作者:中共中央文献研究室  更新时间:2024-04-17 21:04:26  来源:《毛泽东年谱》第五卷  责任编辑:复兴网


  9月1日 下午,在庐山芦林一号主持召开各中共中央局第一书记汇报会。周恩来说,今后两年补充计划初步确定,煤为五亿吨,钢为一千五百万吨。毛泽东说:我看现在这样的指标不是悲观的指标,因为只是这两年嘛,是补充计划嘛,就像我们红军在万里长征之后要补充一样。那时候,只留下两万多军队,一方面军只有八千多人。我在一个会上作报告说,留下两万多人,我们更强了,因为我们有了经验。后来果然如此,政策一变,又发展到一百二十万。不要以为现在的情况很坏,达于极点了就好了。(陈云:由中央有关的综合单位,按产业系统召开重点企业各方面人员参加的小型会议,让大家畅所欲言地从各方面把问题兜出来,然后一个一个地研究。)我赞成陈云同志提的办法,主要开小型会议,要取得一致认识,然后去做,接近客观实际就好办。(陈云:建议在《关于当前工业问题的指示》中把综合平衡问题单写一条。)讲得好,请陈云同志为工业指示写一条综合平衡。毛泽东还说:生意我们总是要做的,美国人不跟我们做,他要政治条件,并不是我们不跟美国人做。
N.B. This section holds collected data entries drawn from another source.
This design comes from an exercise in tuning for a short achievable clock period and few clock cycles on the open sky130 flow, not from production work.
At most, simulation tests tie the RTL to the original design; equivalence was not proved.
For run 2, only the layout was checked, not whether the RTL still works.
Power and IR drop assume default switching activity.

`flow/design.v`:
```
`timescale 1ns/1ps
`timescale 1ns/1ps
`timescale 1ns/1ps
`timescale 1ns/1ps
`timescale 1ns/1ps
`timescale 1ns/1ps
`timescale 1ns/1ps
module chip8_cpu (
  input  logic        clk_in,
  input  logic        arst_n_i,
  input  logic [7:0]  rd_data_i,
  output logic [11:0] rd_addr_o,
  output logic [11:0] wr_addr_o,
  output logic [7:0]  wr_data_o,
  output logic        wr_en_o,
  output logic        halt_o
);
  localparam int IW    = 6;               
  localparam int NE    = 1 << IW;
  localparam int TW    = 12 - IW;         
  localparam int AHEAD = 32;              
  logic [11:0]   npc_q;
  logic          cv_q  [NE];
  logic [TW-1:0] ct_q  [NE];
  logic [15:0]   ci_q  [NE];
  logic [1:0]    cp_q  [NE];              
  logic          c_valid_q;
  logic [15:0]   c_ir_q;
  logic [11:0]   c_pc_q;
  logic          c_pred_q;
  logic [1:0]    c_cnt_q;
  logic [7:0]    v_q [16];
  logic [11:0]   i_q;
  logic [11:0]   stk_q [16];
  logic [3:0]    sp_q;
  logic [11:0]   ret_q;                   
  logic [11:0]   ret2_q;                  
  logic [11:0]   addr_q;                  
  logic          a_hi_q, a_lo_q;          
  logic [11:0]   a_pair_q;
  logic          d_hi_q, d_lo_q;          
  logic [11:0]   d_pair_q;
  logic [7:0]    hib_q;
  logic [11:0]   stream_q;                
  logic          halted_q;
  logic          halt_q;
  logic          wen_q;
  logic [11:0]   waddr_q;
  logic [7:0]    wdata_q;
  logic [3:0]    rem_q;
  logic          bcd_q;
  logic [7:0]    bval_q;
  logic [7:0]    sh_q [15];
  logic          pv_q;                    
  logic          pbcd_q;
  logic [3:0]    pcnt_q;
  logic [11:0]   pbase_q;
  logic [7:0]    pbval_q;
  logic [7:0]    psnap_q [16];
  assign rd_addr_o = addr_q;
  assign wr_addr_o = waddr_q;
  assign wr_data_o = wdata_q;
  assign wr_en_o   = wen_q;
  assign halt_o    = halt_q;
  function automatic logic [IW-1:0] idx_of(input logic [11:0] a);
    idx_of = a[IW:1];
  endfunction
  function automatic logic [TW-1:0] tag_of(input logic [11:0] a);
    tag_of = {a[11:IW+1], a[0]};
  endfunction
  function automatic logic [3:0] bcd_hund(input logic [7:0] v);
    if (v >= 8'd200) bcd_hund = 4'd2;
    else if (v >= 8'd100) bcd_hund = 4'd1;
    else bcd_hund = 4'd0;
  endfunction
  function automatic logic [3:0] bcd_tens(input logic [7:0] v);
    logic [7:0] t;
    t = v / 8'd10;
    bcd_tens = 4'(t % 8'd10);
  endfunction
  function automatic logic [3:0] bcd_ones(input logic [7:0] v);
    bcd_ones = 4'(v % 8'd10);
  endfunction
  wire [3:0] c_op = c_ir_q[15:12];
  wire [3:0] c_x  = c_ir_q[11:8];
  wire [3:0] c_y  = c_ir_q[7:4];
  wire [3:0] c_n  = c_ir_q[3:0];
  wire [7:0] c_kk = c_ir_q[7:0];
  wire [7:0] c_vx = v_q[c_x];
  wire [7:0] c_vy = v_q[c_y];
  wire       c_go = c_valid_q && !halted_q;
  wire       c_is_call = (c_op == 4'h2);
  wire       c_is_ret  = (c_ir_q == 16'h00EE);
  wire       c_is_st   = (c_op == 4'hF) && (c_kk == 8'h33 || c_kk == 8'h55);
  wire       c_is_skip = (c_op == 4'h3) || (c_op == 4'h4) || (c_op == 4'h5) || (c_op == 4'h9);
  wire       c_eqk  = (c_vx == c_kk);
  wire       c_eqy  = (c_vx == c_vy);
  logic      c_take;
  always_comb begin
    case (c_op)
      4'h3:    c_take = c_eqk;
      4'h4:    c_take = !c_eqk;
      4'h5:    c_take = c_eqy;
      default: c_take = !c_eqy;
    endcase
  end
  wire        c_mis   = c_go && c_is_skip && (c_take != c_pred_q);
  wire [11:0] c_pc2   = c_pc_q + 12'd2;
  wire [11:0] c_pc4   = c_pc_q + 12'd4;
  wire [11:0] c_fix   = c_take ? c_pc4 : c_pc2;
  wire [1:0]  c_cnt_up = c_take ? ((c_cnt_q == 2'd3) ? 2'd3 : c_cnt_q + 2'd1)
                                : ((c_cnt_q == 2'd0) ? 2'd0 : c_cnt_q - 2'd1);
  wire       p_start  = pv_q && (rem_q == 4'd0);            
  wire       c_stall  = c_go && c_is_st && pv_q && !p_start;
  wire       c_launch = c_go && c_is_st && !pv_q && (rem_q == 4'd0);
  wire       c_park   = c_go && c_is_st && ((pv_q && p_start) || (!pv_q && rem_q != 4'd0));
  logic        c_halt;
  logic        c_wr;
  logic        c_fw;
  logic        c_iw;
  logic [7:0]  c_res;
  logic        c_flag;
  logic [11:0] c_inext;
  wire [8:0] c_add  = {1'b0, c_vx} + {1'b0, (c_op == 4'h7) ? c_kk : c_vy};
  wire [8:0] c_subx = {1'b0, c_vx} - {1'b0, c_vy};
  wire [8:0] c_suby = {1'b0, c_vy} - {1'b0, c_vx};
  always_comb begin
    c_halt  = 1'b0;
    c_wr    = 1'b0;
    c_fw    = 1'b0;
    c_iw    = 1'b0;
    c_res   = c_kk;
    c_flag  = 1'b0;
    c_inext = c_ir_q[11:0];
    case (c_op)
      4'h0: c_halt = (c_ir_q[11:0] != 12'h0EE);
      4'h5, 4'h9: c_halt = (c_n != 4'h0);
      4'h6: c_wr = 1'b1;
      4'h7: begin
        c_wr  = 1'b1;
        c_res = c_add[7:0];
      end
      4'h8: begin
        c_wr = 1'b1;
        c_fw = 1'b1;
        case (c_n)
          4'h0: begin c_res = c_vy; c_fw = 1'b0; end
          4'h1: c_res = c_vx | c_vy;
          4'h2: c_res = c_vx & c_vy;
          4'h3: c_res = c_vx ^ c_vy;
          4'h4: begin c_res = c_add[7:0];  c_flag = c_add[8]; end
          4'h5: begin c_res = c_subx[7:0]; c_flag = !c_subx[8]; end
          4'h6: begin c_res = {1'b0, c_vx[7:1]}; c_flag = c_vx[0]; end
          4'h7: begin c_res = c_suby[7:0]; c_flag = !c_suby[8]; end
          4'hE: begin c_res = {c_vx[6:0], 1'b0}; c_flag = c_vx[7]; end
          default: begin c_wr = 1'b0; c_fw = 1'b0; c_halt = 1'b1; end
        endcase
      end
      4'hA: c_iw = 1'b1;
      4'hF: begin
        case (c_kk)
          8'h1E: begin c_iw = 1'b1; c_inext = i_q + {4'h0, c_vx}; end
          8'h33, 8'h55: ;
          default: c_halt = 1'b1;
        endcase
      end
      4'hB, 4'hC, 4'hD, 4'hE: c_halt = 1'b1;
      default: ;
    endcase
  end
  always_ff @(posedge clk_in or negedge arst_n_i) begin
    if (!arst_n_i) begin
      for (int k = 0; k < 16; k++) v_q[k] <= '0;
      i_q <= '0;
    end else if (c_go) begin
      for (int k = 0; k < 16; k++) begin
        if (c_fw && k == 15) v_q[k] <= {7'd0, c_flag};
        else if (c_wr && c_x == 4'(k)) v_q[k] <= c_res;
      end
      if (c_iw) i_q <= c_inext;
    end
  end
  always_ff @(posedge clk_in or negedge arst_n_i) begin
    if (!arst_n_i) sp_q <= '0;
    else if (c_go && c_is_call) sp_q <= sp_q + 4'd1;
    else if (c_go && c_is_ret) sp_q <= sp_q - 4'd1;
  end
  always_ff @(posedge clk_in) begin
    if (c_go && c_is_call) begin
      stk_q[sp_q] <= c_pc2;
      ret_q       <= c_pc2;
      ret2_q      <= ret_q;
    end else if (c_go && c_is_ret) begin
      ret_q  <= ret2_q;
      ret2_q <= stk_q[sp_q - 4'd3];
    end
  end
  wire [IW-1:0] f_idx = idx_of(npc_q);
  wire          f_hit = cv_q[f_idx] && (ct_q[f_idx] == tag_of(npc_q));
  wire [15:0]   f_ir  = ci_q[f_idx];
  wire [1:0]    f_cnt = cp_q[f_idx];
  wire          f_pt  = f_cnt[1];
  wire [3:0]    f_op  = f_ir[15:12];
  wire          f_skp = (f_op == 4'h3) || (f_op == 4'h4) || (f_op == 4'h5) || (f_op == 4'h9);
  wire [11:0]   f_pc2 = npc_q + 12'd2;
  wire [11:0]   f_pc4 = npc_q + 12'd4;
  wire [11:0] f_ret = (c_valid_q && c_is_call) ? c_pc2 :
                      (c_valid_q && c_is_ret)  ? ret2_q : ret_q;
  logic [11:0] f_next;
  always_comb begin
    case (f_op)
      4'h0:       f_next = f_ret;
      4'h1, 4'h2: f_next = f_ir[11:0];
      default:    f_next = (f_skp && f_pt) ? f_pc4 : f_pc2;
    endcase
  end
  wire f_issue = f_hit && !c_stall && !c_mis;
  always_ff @(posedge clk_in or negedge arst_n_i) begin
    if (!arst_n_i) begin
      npc_q     <= 12'h200;
      c_valid_q <= 1'b0;
    end else begin
      if (c_mis) npc_q <= c_fix;
      else if (f_issue) npc_q <= f_next;
      if (!c_stall) c_valid_q <= f_issue;
    end
  end
  always_ff @(posedge clk_in) begin
    if (f_issue) begin
      c_ir_q   <= f_ir;
      c_pc_q   <= npc_q;
      c_pred_q <= f_skp && f_pt;
      c_cnt_q  <= f_cnt;
    end
  end
  wire          e_wr    = d_lo_q;                   
  wire [15:0]   e_word  = {hib_q, rd_data_i};
  wire [IW-1:0] e_widx  = idx_of(d_pair_q);
  wire [11:0]   s_dist  = stream_q - npc_q;
  wire          s_go    = (s_dist <= 12'(2 * AHEAD));
  wire          f_miss  = !f_hit;
  wire          on_it   = ((a_hi_q || a_lo_q) && a_pair_q == npc_q) || (e_wr && d_pair_q == npc_q);
  wire          redir   = f_miss && !on_it;
  always_ff @(posedge clk_in or negedge arst_n_i) begin
    if (!arst_n_i) begin
      addr_q   <= 12'h200;
      a_hi_q   <= 1'b1;
      a_lo_q   <= 1'b0;
      a_pair_q <= 12'h200;
      d_hi_q   <= 1'b0;
      d_lo_q   <= 1'b0;
      d_pair_q <= 12'h200;
      stream_q <= 12'h202;
    end else begin
      d_hi_q   <= a_hi_q;
      d_lo_q   <= a_lo_q;
      d_pair_q <= a_pair_q;
      if (redir) begin
        addr_q   <= npc_q;
        a_hi_q   <= 1'b1;
        a_lo_q   <= 1'b0;
        a_pair_q <= npc_q;
        stream_q <= npc_q + 12'd2;
      end else if (a_hi_q) begin
        addr_q   <= addr_q + 12'd1;
        a_hi_q   <= 1'b0;
        a_lo_q   <= 1'b1;
      end else if (s_go) begin
        addr_q   <= stream_q;
        a_hi_q   <= 1'b1;
        a_lo_q   <= 1'b0;
        a_pair_q <= stream_q;
        stream_q <= stream_q + 12'd2;
      end else begin
        a_hi_q   <= 1'b0;
        a_lo_q   <= 1'b0;
      end
    end
  end
  always_ff @(posedge clk_in) begin
    if (d_hi_q) hib_q <= rd_data_i;
  end
  logic          u_valid_q;
  logic [IW-1:0] u_idx_q;
  logic [1:0]    u_cnt_q;
  always_ff @(posedge clk_in or negedge arst_n_i) begin
    if (!arst_n_i) u_valid_q <= 1'b0;
    else u_valid_q <= c_go && c_is_skip;
  end
  always_ff @(posedge clk_in) begin
    u_idx_q <= idx_of(c_pc_q);
    u_cnt_q <= c_cnt_up;
  end
  always_ff @(posedge clk_in or negedge arst_n_i) begin
    if (!arst_n_i) begin
      for (int k = 0; k < NE; k++) cv_q[k] <= 1'b0;
    end else if (e_wr) begin
      cv_q[e_widx] <= 1'b1;
    end
  end
  always_ff @(posedge clk_in) begin
    for (int k = 0; k < NE; k++) begin
      if (e_wr && e_widx == IW'(k)) begin
        ct_q[k] <= tag_of(d_pair_q);
        ci_q[k] <= e_word;
        cp_q[k] <= ((hib_q[7:4] == 4'h4) || (hib_q[7:4] == 4'h9)) ? 2'd2 : 2'd1;
      end else if (u_valid_q && u_idx_q == IW'(k)) begin
        cp_q[k] <= u_cnt_q;
      end
    end
  end
  always_ff @(posedge clk_in or negedge arst_n_i) begin
    if (!arst_n_i) begin
      wen_q    <= 1'b0;
      rem_q    <= '0;
      pv_q     <= 1'b0;
      halted_q <= 1'b0;
      halt_q   <= 1'b0;
    end else begin
      if (c_launch) begin
        wen_q <= 1'b1;
        rem_q <= c_kk[6] ? c_x : 4'd2;
      end else if (p_start) begin
        wen_q <= 1'b1;
        rem_q <= pcnt_q;
      end else if (rem_q != 4'd0) begin
        wen_q <= 1'b1;
        rem_q <= rem_q - 4'd1;
      end else begin
        wen_q <= 1'b0;
      end
      if (c_park) pv_q <= 1'b1;
      else if (p_start) pv_q <= 1'b0;
      if (c_go && c_halt) halted_q <= 1'b1;
      halt_q <= (halted_q || (c_go && c_halt)) && (rem_q <= 4'd1) && !pv_q;
    end
  end
  always_ff @(posedge clk_in) begin
    if (c_park) begin
      pbcd_q  <= !c_kk[6];
      pcnt_q  <= c_kk[6] ? c_x : 4'd2;
      pbase_q <= i_q;
      pbval_q <= c_vx;
      for (int k = 0; k < 16; k++) psnap_q[k] <= v_q[k];
    end
    if (c_launch) begin
      waddr_q <= i_q;
      bcd_q   <= !c_kk[6];
      bval_q  <= c_vx;
      if (c_kk[6]) begin
        wdata_q <= v_q[0];
        for (int k = 0; k < 15; k++) sh_q[k] <= v_q[k + 1];
      end else begin
        wdata_q <= {4'd0, bcd_hund(c_vx)};
      end
    end else if (p_start) begin
      waddr_q <= pbase_q;
      bcd_q   <= pbcd_q;
      bval_q  <= pbval_q;
      if (!pbcd_q) begin
        wdata_q <= psnap_q[0];
        for (int k = 0; k < 15; k++) sh_q[k] <= psnap_q[k + 1];
      end else begin
        wdata_q <= {4'd0, bcd_hund(pbval_q)};
      end
    end else if (rem_q != 4'd0) begin
      waddr_q <= waddr_q + 12'd1;
      if (bcd_q) wdata_q <= {4'd0, (rem_q == 4'd2) ? bcd_tens(bval_q) : bcd_ones(bval_q)};
      else wdata_q <= sh_q[0];
      for (int k = 0; k < 14; k++) sh_q[k] <= sh_q[k + 1];
    end
  end
endmodule
```
`flow/run.sh`:
```
#!/bin/bash
# synth_recipe.tcl (not shown) runs the flow's synth.tcl, then flattens the netlist and writes it again
# the make line also repeats each setting of config.mk as NAME=value (left out here)
make -C /OpenROAD-flow-scripts/flow DESIGN_CONFIG=/design/flow/config.mk WORK_HOME=/design/flow/orfs CLKGATE_MAP_FILE= SYNTH_SCRIPT=/design/flow/synth_recipe.tcl finish
```
`flow/config.mk`:
```
export PLATFORM = sky130hd
export DESIGN_NAME = chip8_cpu
export DESIGN_NICKNAME = chip8_cpu
export VERILOG_FILES = /design/flow/design.v
export SDC_FILE = /design/flow/constraint.sdc
export NUM_CORES = 4
export LEC_CHECK = 0
export ABC_CLOCK_PERIOD_IN_PS = 2500
export CAP_MARGIN = 20
export CORE_MARGIN = 2
export CORE_UTILIZATION = 40
export PLACE_DENSITY = 0.6
export SETUP_SLACK_MARGIN = 5
export SLEW_MARGIN = 20
export TNS_END_PERCENT = 100
```
`flow/constraint.sdc`:
```
create_clock -name core_clock -period 9.5 [get_ports {clk_in}]
set_input_delay 1.9000 -clock core_clock [delete_from_list [all_inputs] [get_ports {clk_in}]]
set_output_delay 1.9000 -clock core_clock [all_outputs]
set_load 0.01 [all_outputs]
```
==> notes.md, run 1 <==
Distinct cells, synth: 100
Final worst setup slack: 4.90 ns
Row count: 183
Fin crit period: 4.60 ns
Post-synthesis sequential area ratio: 0.701
Met3 Use GR: 0.0851
Fin crit share: 0.484
Crit path arrival time: 5.37 ns
CP Max Fanout: 12
Final Slew Violations: 0
Routed WL per cell: 36.4 µm
GP Congestion: 0.955
Syn. warnings: 8
First-pass GRT wire length: 548000 µm
GRT Util Overall: 0.309
Initial antenna violation count: 18
Met1 usage: 0.394
CTS H-tree depth: 4
Avg Vias per Cell: 6.45
Leak: 0.0408 µW
Setup repair after global routing missed its margin: yes
Largest net degree at the start of global routing: 141
Crit Path Class: register to register
Antenna Nets Post-Route: 0
Port-buffer cells: 43
Reg area: 70100 µm²
Initial core utilization: 0.402
Complex-gate fraction of the synthesized area: 0.119
Flops & latches, synth: 2383
DRT Pass-1 Iters: 8
Number of synthesized flops with an enable pin: 2093
CP Launch Type: register
Worst Path Required: 10.28 ns
Post-synthesis xor/xnor area fraction: 0.0108
Slew Limit Headroom: 0.189
Fillers: 21304
Largest family of logic cells by synthesized area: compound AO/OA/AOI/OAI gates
Synth Area in Simple Gates: 0.0900
Worst-margin pin slew: 1.21 ns
Net Count, Synth: 7291
Area growth, synth to finish: 18.5%
Chip width: 504 µm
Synth Cell Area: 99900 µm²
DP Worst Slack: 2.31 ns
Mux share of post-synthesis cell area: 0.0439
Die Y-Extent: 504 µm
Critical path's slowest cell: a222oi_1
Final HPWL DP: 230000 µm
Share of layout cells above drive strength 1: 0.196
CP peak stage delay: 0.77 ns
Clk sinks: 2383
Max Clock Freq: 0.218 GHz
Grt ovf: 0
Root buffer cell: clkbuf_16
IO Pins: 44
Max-cap violations: 0
Die area: 254000 µm²
CTS Hold Bufs: 0
Status: finished clean
Type of the worst min-delay path: register to register
Number of DRC markers in iteration 0: 12088
Asr flop ratio synth: 0.118
Mean Syn Cell Area: 13.9 µm²
Syn Inst Count: 7193
Cell Pwr Density: 252 nW/µm²
# nets final: 7665
CTS Buffer Depth: 3
Met2 GRT Util: 0.467
CP Capture Type: register
Cell Chain, Critical Path: buf_4 -> ha_4 -> buf_12 -> nand3_2 -> nor2_4 -> buf_12 -> buf_4 -> a222oi_1 -> nand3_1 -> nor4_2 -> and3_1 -> nand2b_1 -> or3_4 -> buf_4 -> buf_4 -> a31oi_1 -> o32a_1
Area occupied by multi-input gates: 29900 µm²
CORE AREA: 248000 µm²
Clk Latency, worst-skew pair: 0.93 ns
Fin. Hold Viols: 0
GR peak layer: met2
Vias in the first global route: 66701
Primary FF master, synth: edfxtp_1
CTS Buf Count: 239
Crit-path most repeated cell: buf_4
Peak supply drop: 0.000207 V
Number of remaining DRC errors: 0
Number of setup violations in the final report: 0
CTS clock-pin slew for the worst setup and hold paths: 0.07 ns
Fin Clk Skew: 0.0999 ns
CTS tree: done
Area share of fa/ha/maj cells after synthesis: 0.0114
Routed WL: 405000 µm
TNS Setup: 0 ns
Vias: 71713
Reg2reg setup slack: 4.90 ns
layout by cell type, fill, tap and decap left out, types with 41 or more instances in the layout:
| cell type | count |
|---|---|
| buf_12 | 50 |
| xnor2_1 | 64 |
| o22ai_1 | 41 |
| and3_1 | 105 |
| nor2_4 | 93 |
| edfxtp_1 | 2093 |
| a21oi_1 | 308 |
| dfrtp_1 | 263 |
| clkinv_2 | 54 |
| nor3_1 | 77 |
| buf_4 | 400 |
| mux2i_1 | 206 |
| buf_6 | 51 |
| mux4_2 | 55 |
| inv_1 | 79 |
| o21ai_0 | 364 |
| nand2b_1 | 70 |
| clkinv_1 | 58 |
| mux2_2 | 90 |
| a22oi_1 | 633 |
| clkbuf_16 | 245 |
| nor2_1 | 353 |
| nand4_1 | 131 |
| nand3_1 | 157 |
| nand2_1 | 590 |
| xor2_1 | 54 |
| ha_1 | 66 |
through the flow:
step           hold WS, ns  area, µm²  power, µW  utilization  instances
5_1_grt              0.394     118000      30600        0.476      11114
4_1_cts              0.382     117000      29100        0.469      11014
3_5_place_dp         0.369     106000      18800        0.425      10385
3_3_place_gp         0.366     106000      18800        0.425      10385
6_report             0.387     118000      29800        0.477      11125
2_1_floorplan        0.355     100000      16100            -       7193
power by group:
part	total, µW	internal [µW]	switching [µW]
Clock	9760	5460	4300
Sequential	12700	12200	501
Combinational	7320	2540	4780
Total	29800	20200	9580
Yosys cell counts, types with 30 or more instances:
cell type	number	area share
a21oi_1	339	0.017
a221oi_1	50	0.0044
a22o_1	40	0.0035
a22oi_1	644	0.048
a31oi_1	30	0.0019
and3_1	111	0.0070
buf_1	52	0.0020
buf_2	40	0.0020
clkbuf_1	328	0.012
dfrtp_1	275	0.069
edfxtp_1	2093	0.63
ha_1	83	0.010
inv_1	131	0.0049
mux2_2	91	0.010
mux2i_1	212	0.021
mux4_2	55	0.012
nand2_1	598	0.022
nand2b_1	75	0.0047
nand3_1	167	0.0084
nand4_1	131	0.0082
nor2_1	467	0.018
nor2b_1	48	0.0030
nor3_1	88	0.0044
nor4_1	49	0.0031
o21ai_0	381	0.019
o22ai_1	42	0.0026
or2_2	31	0.0019
xnor2_1	68	0.0060
xor2_1	55	0.0048
worst paths after layout:
| check | startpoint | endpoint | cells past startpoint |
|---|---|---|---|
| min in group asynchronous | arst_n_i | addr_q[11]$_DFFE_PN0P_ | 1 |
| max reg2reg | npc_q[2]$_DFFE_PN0P_ | npc_q[5]$_DFFE_PN0P_ | 17 |
| max | npc_q[2]$_DFFE_PN0P_ | npc_q[5]$_DFFE_PN0P_ | 17 |
| max in group asynchronous | arst_n_i | rem_q[3]$_DFFE_PN0N_ | 3 |
| min | a_lo_q$_DFF_PN0_ | d_lo_q$_DFF_PN0_ | 0 |
| min reg2reg | a_lo_q$_DFF_PN0_ | d_lo_q$_DFF_PN0_ | 0 |
worst max-delay path, delay by kind of cell, from the launching register on:
kind | cells | cell delay, ns
buffers and inverters | 6 | 1.00
DFF | 1 | 0.44
adders and majority gates | 1 | 0.19
AOI/OAI and AO/OA | 3 | 1.08
and+or+nand+nor | 7 | 1.73
sequential cells by signal (all words and copies together) (netlist names), 16 cells and up:
register	cells
c_ir_q	16
ci_q	1024
ct_q	384
cp_q	128
stk_q	192
sh_q	120
psnap_q	128
v_q	128
cv_q	64
timing repair:
item                                    4_1_cts  5_1_grt
cloned                                       15        8
endpoints found under the setup margin      690      151
pin swaps                                    65       89
gates resized for setup                     295      214
buffers inserted                            160       85
final cells by class:
type	instances	share of cell area
sequential	2383	0.592
multi-input combinational	4237	0.252
clock buffer	282	0.0526
timing repair buffer	568	0.0467
tap	3330	0.0352
clock inverter	172	0.0159
inverter	137	0.00471
antenna	15	0.000317
timing repair inverter	1	0.0000634
layer usage:
layer,wire (µm),up-vias,share of wire
met5,83,-,0.00020
met4,31400,12,0.077
met3,52500,1481,0.13
met2,178000,5722,0.44
met1,143000,35809,0.35
li1,-,28689,-
kinds of logic after synthesis:
family / count (synthesis)
AOI/OAI and AO/OA: 1779
xor gates and xnor gates: 123
adders and majority gates: 88
buffers and inverters: 580
DFF: 2383
muxes: 358
and+or+nand+nor: 1882
Testbench counts, summed over its fixed seeds: cycles 123,826.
  9月4日 下午,在庐山芦林一号主持召开中共中央政治局常委会议。在谈到邓小平将率代表团参加朝鲜劳动党第四次全国代表大会时,毛泽东提出请邓小平下山之前,在中央工作会议上就当前的情况谈一谈自己的意见。五日上午,邓小平在大会上作长篇讲话,讲了五个问题:(一)对最近三年主要是最近二年工作的估计;(二)三年调整的目标,包括粮食、棉花、煤、钢、日用品、副食品、外贸、市场、物价、税收等;(三)方法问题;(四)集中统一,分级管理;(五)统一认识问题。邓小平说:毛主席说统一认识就好办了。我们这次会议把认识统一了,就可以在一个目标下面积极地去干。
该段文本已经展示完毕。